Wirtschaft : Weiterer Korruptionsverdacht bei der Bahn

Mitarbeiter soll teure Aufträge ohne Ausschreibung vergeben haben – jetzt ermittelt der Staatsanwalt

Bernd Hops

Berlin - Die Staatsanwaltschaft Berlin ist einem schweren Korruptionsfall bei der Deutschen Bahn auf der Spur. Zuletzt kam es nach Tagesspiegel-Informationen zu Hausdurchsuchungen, darunter in Büros der Bahn in Berlin und München sowie in Privathäusern auf der Schwäbischen Alb und in Schleswig-Holstein.

Ein Sprecher der Staatsanwaltschaft bestätigte dem Tagesspiegel, dass die Bahn Anzeige gegen einen leitenden Mitarbeiter erstattet habe. Dieser soll einer Firma – der Topro Handelsmarketing GmbH – „Aufträge in Millionenhöhe unter Ausschaltung des Wettbewerbs zugeleitet haben“. Als Gegenleistung soll der Bahnmitarbeiter wiederum „Zuwendungen in nicht unerheblicher Höhe“ von Topro erhalten haben. Die Ermittlungen dauerten noch an, sagte der Sprecher. In dem Zusammenhang seien auch am 2. März „bundesweit Durchsuchungsbeschlüsse“ vollstreckt worden.

Bahnchef Hartmut Mehdorn hat die Korruptionsbekämpfung in seinem Konzern zu einem der wichtigsten Ziele erklärt. Denn das Unternehmen ist anfällig dafür – schließlich ist die Bahn der größte einzelne Auftraggeber in der Bundesrepublik für die Bauwirtschaft und für Hersteller von Schienentechnik. Im Fall Topro, bei der es sich offenbar um eine Ein-Mann-Firma handelt, ermittelte die innere Revision der Bahn nach Informationen des Tagesspiegels bereits seit mehr als 20 Monaten. Dennoch konnte das Unternehmen noch lange erfolgreich Aufträge akquirieren. Angeblich soll die Praxis sogar von einer Person aus der Bahnspitze gedeckt worden sein, heißt es in bahnnahen Kreisen. Von einem „Superdraht in die Vorstandsetage“ sei gesprochen worden.

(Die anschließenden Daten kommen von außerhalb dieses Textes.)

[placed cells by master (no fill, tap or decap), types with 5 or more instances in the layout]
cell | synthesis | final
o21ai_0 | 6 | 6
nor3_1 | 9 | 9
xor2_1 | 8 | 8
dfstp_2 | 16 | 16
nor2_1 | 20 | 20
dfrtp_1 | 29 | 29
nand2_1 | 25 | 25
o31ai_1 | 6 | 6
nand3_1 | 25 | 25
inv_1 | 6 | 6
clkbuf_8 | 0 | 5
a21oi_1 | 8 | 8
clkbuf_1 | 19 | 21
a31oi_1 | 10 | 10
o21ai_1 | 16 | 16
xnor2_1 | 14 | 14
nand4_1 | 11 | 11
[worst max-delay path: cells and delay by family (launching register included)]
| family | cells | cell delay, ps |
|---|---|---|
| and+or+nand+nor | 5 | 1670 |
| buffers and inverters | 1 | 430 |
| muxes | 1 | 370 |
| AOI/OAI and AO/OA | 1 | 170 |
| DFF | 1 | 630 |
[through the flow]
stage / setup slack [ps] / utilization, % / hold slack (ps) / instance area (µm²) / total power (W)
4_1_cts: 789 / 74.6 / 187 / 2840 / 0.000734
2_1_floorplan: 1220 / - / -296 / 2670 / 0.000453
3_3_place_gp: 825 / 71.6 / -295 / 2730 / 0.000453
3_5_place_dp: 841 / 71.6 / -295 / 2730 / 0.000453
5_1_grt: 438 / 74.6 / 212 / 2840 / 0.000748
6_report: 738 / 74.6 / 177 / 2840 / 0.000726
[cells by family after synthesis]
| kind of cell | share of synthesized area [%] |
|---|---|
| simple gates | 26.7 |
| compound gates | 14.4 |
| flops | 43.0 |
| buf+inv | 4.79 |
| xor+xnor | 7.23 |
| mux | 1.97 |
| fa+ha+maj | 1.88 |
[src/rtl/adc_config_bank.sv]
// AXI4-Lite control/status bank for the ADC front end: R/W config words, RO status
// words and a command FIFO drained over AXI-Stream.
//
// write FSM state | meaning
// W_IDLE          | collecting AW and W, each accepted independently
// W_RESP          | write committed, holding bvalid/bresp until bready
//
// read FSM state  | meaning
// R_IDLE          | arready high, waiting for a read address
// R_DATA          | holding rvalid/rdata/rresp until rready
module adc_config_bank #(
    parameter int          NUM_CFG    = 4,
    parameter int          NUM_STATUS = 2,
    parameter int          FIFO_DEPTH = 16,
    parameter int          ADDR_W     = 12,
    parameter logic [31:0] CFG_RESET  = 32'h0
) (
    input  logic                    aclk,
    input  logic                    areset,
    adc_config_bank_if.slave        s_axi_lite,
    output logic [32*NUM_CFG-1:0]   cfg,
    input  logic [32*NUM_STATUS-1:0] status,
    output logic [31:0]             m_axis_tdata,
    output logic                    m_axis_tvalid,
    input  logic                    m_axis_tready
);
    localparam int WA_W  = ADDR_W - 2;
    localparam int PTR_W = $clog2(FIFO_DEPTH);
    localparam int CNT_W = PTR_W + 1;

    localparam logic [WA_W-1:0] WA_CFG_END  = WA_W'(NUM_CFG);
    localparam logic [WA_W-1:0] WA_STAT     = WA_W'(64);
    localparam logic [WA_W-1:0] WA_STAT_END = WA_W'(64 + NUM_STATUS);
    localparam logic [WA_W-1:0] WA_PUSH     = WA_W'(128);
    localparam logic [WA_W-1:0] WA_LEVEL    = WA_W'(129);
    localparam logic [WA_W-1:0] WA_CTRL     = WA_W'(130);

    localparam logic [1:0] RESP_OKAY   = 2'b00;
    localparam logic [1:0] RESP_SLVERR = 2'b10;

    typedef enum logic [2:0] {
        REG_CFG, REG_STATUS, REG_PUSH, REG_LEVEL, REG_CTRL, REG_NONE
    } region_t;

    typedef enum logic {W_IDLE, W_RESP} wstate_t;
    typedef enum logic {R_IDLE, R_DATA} rstate_t;

    function automatic region_t decode(input logic [WA_W-1:0] wa);
        region_t r;
        if (wa < WA_CFG_END)                          r = REG_CFG;
        else if (wa >= WA_STAT && wa < WA_STAT_END)   r = REG_STATUS;
        else if (wa == WA_PUSH)                       r = REG_PUSH;
        else if (wa == WA_LEVEL)                      r = REG_LEVEL;
        else if (wa == WA_CTRL)                       r = REG_CTRL;
        else                                          r = REG_NONE;
        return r;
    endfunction

    wstate_t w_state;
    rstate_t r_state;

    logic              awready_q, wready_q, bvalid_q, arready_q, rvalid_q;
    logic [1:0]        bresp_q, rresp_q;
    logic [31:0]       rdata_q;
    logic              aw_held, w_held;
    logic [ADDR_W-1:0] aw_addr_q;
    logic [31:0]       w_data_q;
    logic [3:0]        w_strb_q;

    logic [32*NUM_CFG-1:0] cfg_q;
    logic [31:0]           mem [FIFO_DEPTH];
    logic [PTR_W-1:0]      wr_ptr, rd_ptr;
    logic [CNT_W-1:0]      count;
    logic                  overflow_q;
    logic                  full;

    logic              aw_fire, w_fire, aw_have, w_have, commit;
    logic [ADDR_W-1:0] wr_addr;
    logic [31:0]       wr_data;
    logic [3:0]        wr_strb;
    logic [WA_W-1:0]   wr_wa;
    region_t           wr_region;
    logic              do_cfg, do_push, push_drop, do_ctrl, flush, pop;
    logic [1:0]        wr_resp;

    logic [WA_W-1:0]   rd_wa;
    region_t           rd_region;
    logic [31:0]       rd_data_next;
    logic [1:0]        rd_resp_next;

    assign full          = (count == CNT_W'(FIFO_DEPTH));
    assign m_axis_tvalid = (count != '0);
    assign m_axis_tdata  = mem[rd_ptr];
    assign pop           = m_axis_tvalid && m_axis_tready;
    assign cfg           = cfg_q;

    assign s_axi_lite.awready = awready_q;
    assign s_axi_lite.wready  = wready_q;
    assign s_axi_lite.bvalid  = bvalid_q;
    assign s_axi_lite.bresp   = bresp_q;
    assign s_axi_lite.arready = arready_q;
    assign s_axi_lite.rvalid  = rvalid_q;
    assign s_axi_lite.rdata   = rdata_q;
    assign s_axi_lite.rresp   = rresp_q;

    // A write commits on the edge where the second of AW/W arrives, so the
    // bus value is used when that channel has not been latched yet.
    assign aw_fire   = s_axi_lite.awvalid && awready_q;
    assign w_fire    = s_axi_lite.wvalid && wready_q;
    assign aw_have   = aw_held || aw_fire;
    assign w_have    = w_held || w_fire;
    assign commit    = (w_state == W_IDLE) && aw_have && w_have;
    assign wr_addr   = aw_held ? aw_addr_q : s_axi_lite.awaddr;
    assign wr_data   = w_held ? w_data_q : s_axi_lite.wdata;
    assign wr_strb   = w_held ? w_strb_q : s_axi_lite.wstrb;
    assign wr_wa     = wr_addr[ADDR_W-1:2];
    assign wr_region = decode(wr_wa);

    assign do_cfg    = commit && (wr_region == REG_CFG);
    assign do_push   = commit && (wr_region == REG_PUSH) && !full;
    assign push_drop = commit && (wr_region == REG_PUSH) && full;
    assign do_ctrl   = commit && (wr_region == REG_CTRL);
    assign flush     = do_ctrl && wr_data[1];

    always_comb begin
        wr_resp = RESP_SLVERR;
        if (wr_region == REG_CFG || wr_region == REG_CTRL ||
            (wr_region == REG_PUSH && !full))
            wr_resp = RESP_OKAY;
    end

    always_ff @(posedge aclk) begin
        if (areset) begin
            w_state   <= W_IDLE;
            awready_q <= 1'b0;
            wready_q  <= 1'b0;
            aw_held   <= 1'b0;
            w_held    <= 1'b0;
            bvalid_q  <= 1'b0;
            bresp_q   <= RESP_OKAY;
            aw_addr_q <= '0;
            w_data_q  <= '0;
            w_strb_q  <= '0;
        end else begin
            case (w_state)
                W_IDLE: begin
                    if (commit) begin
                        w_state   <= W_RESP;
                        awready_q <= 1'b0;
                        wready_q  <= 1'b0;
                        aw_held   <= 1'b0;
                        w_held    <= 1'b0;
                        bvalid_q  <= 1'b1;
                        bresp_q   <= wr_resp;
                    end else begin
                        if (aw_fire) begin
                            aw_held   <= 1'b1;
                            aw_addr_q <= s_axi_lite.awaddr;
                            awready_q <= 1'b0;
                        end else if (!aw_held) begin
                            awready_q <= 1'b1;
                        end
                        if (w_fire) begin
                            w_held    <= 1'b1;
                            w_data_q  <= s_axi_lite.wdata;
                            w_strb_q  <= s_axi_lite.wstrb;
                            wready_q  <= 1'b0;
                        end else if (!w_held) begin
                            wready_q  <= 1'b1;
                        end
                    end
                end
                W_RESP: begin
                    if (s_axi_lite.bready) begin
                        bvalid_q  <= 1'b0;
                        awready_q <= 1'b1;
                        wready_q  <= 1'b1;
                        w_state   <= W_IDLE;
                    end
                end
                default: w_state <= W_IDLE;
            endcase
        end
    end

    always_ff @(posedge aclk) begin
        if (do_push)
            mem[wr_ptr] <= wr_data;
    end

    always_ff @(posedge aclk) begin
        if (areset) begin
            cfg_q      <= {NUM_CFG{CFG_RESET}};
            wr_ptr     <= '0;
            rd_ptr     <= '0;
            count      <= '0;
            overflow_q <= 1'b0;
        end else begin
            if (do_cfg) begin
                for (int i = 0; i < NUM_CFG; i++) begin
                    if (wr_wa == WA_W'(i)) begin
                        for (int b = 0; b < 4; b++) begin
                            if (wr_strb[b])
                                cfg_q[32*i+8*b +: 8] <= wr_data[8*b +: 8];
                        end
                    end
                end
            end
            if (push_drop)
                overflow_q <= 1'b1;
            else if (do_ctrl && wr_data[0])
                overflow_q <= 1'b0;
            // Flush discards a same-edge pop; a push cannot coincide with it.
            if (flush) begin
                wr_ptr <= '0;
                rd_ptr <= '0;
                count  <= '0;
            end else begin
                if (do_push)
                    wr_ptr <= wr_ptr + PTR_W'(1);
                if (pop)
                    rd_ptr <= rd_ptr + PTR_W'(1);
                case ({do_push, pop})
                    2'b10:   count <= count + CNT_W'(1);
                    2'b01:   count <= count - CNT_W'(1);
                    default: count <= count;
                endcase
            end
        end
    end

    assign rd_wa     = s_axi_lite.araddr[ADDR_W-1:2];
    assign rd_region = decode(rd_wa);

    always_comb begin
        rd_data_next = '0;
        rd_resp_next = RESP_OKAY;
        case (rd_region)
            REG_CFG: begin
                for (int i = 0; i < NUM_CFG; i++)
                    if (rd_wa == WA_W'(i))
                        rd_data_next = cfg_q[32*i +: 32];
            end
            REG_STATUS: begin
                for (int j = 0; j < NUM_STATUS; j++)
                    if (rd_wa == WA_STAT + WA_W'(j))
                        rd_data_next = status[32*j +: 32];
            end
            REG_LEVEL: rd_data_next = {14'b0, overflow_q, full, 16'(count)};
            REG_NONE:  rd_resp_next = RESP_SLVERR;
            default:   rd_data_next = '0;
        endcase
    end

    always_ff @(posedge aclk) begin
        if (areset) begin
            r_state   <= R_IDLE;
            arready_q <= 1'b0;
            rvalid_q  <= 1'b0;
            rdata_q   <= '0;
            rresp_q   <= RESP_OKAY;
        end else begin
            case (r_state)
                R_IDLE: begin
                    if (s_axi_lite.arvalid && arready_q) begin
                        arready_q <= 1'b0;
                        rvalid_q  <= 1'b1;
                        rdata_q   <= rd_data_next;
                        rresp_q   <= rd_resp_next;
                        r_state   <= R_DATA;
                    end else begin
                        arready_q <= 1'b1;
                    end
                end
                R_DATA: begin
                    if (s_axi_lite.rready) begin
                        rvalid_q  <= 1'b0;
                        arready_q <= 1'b1;
                        r_state   <= R_IDLE;
                    end
                end
                default: r_state <= R_IDLE;
            endcase
        end
    end

    logic unused_ok;
    assign unused_ok = ^{s_axi_lite.awprot, s_axi_lite.arprot,
                         wr_addr[1:0], s_axi_lite.araddr[1:0]};
endmodule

Topro sollen nach Informationen dieser Zeitung seit 2001 Rahmenverträge über die Lieferung von Ersatzteilen gegeben worden sein, die einen Wert hatten, der über der ausschreibungspflichtigen Grenze von 400 000 Euro lag. Bei Drittfirmen sei in den Fällen nicht angefragt worden – entgegen aller internen Regeln der Bahn. Aber nicht nur Ersatzteile seien bestellt, sondern auch Aufträge ohne wirkliche Gegenleistung vergeben worden. Unter anderem seien das Forschungs- und Entwicklungsleistungen gewesen, zu der die Topro selber offenbar gar nicht befähigt und zu deren Beauftragung der Bereich Ersatzteilbeschaffung eigentlich nicht berechtigt war.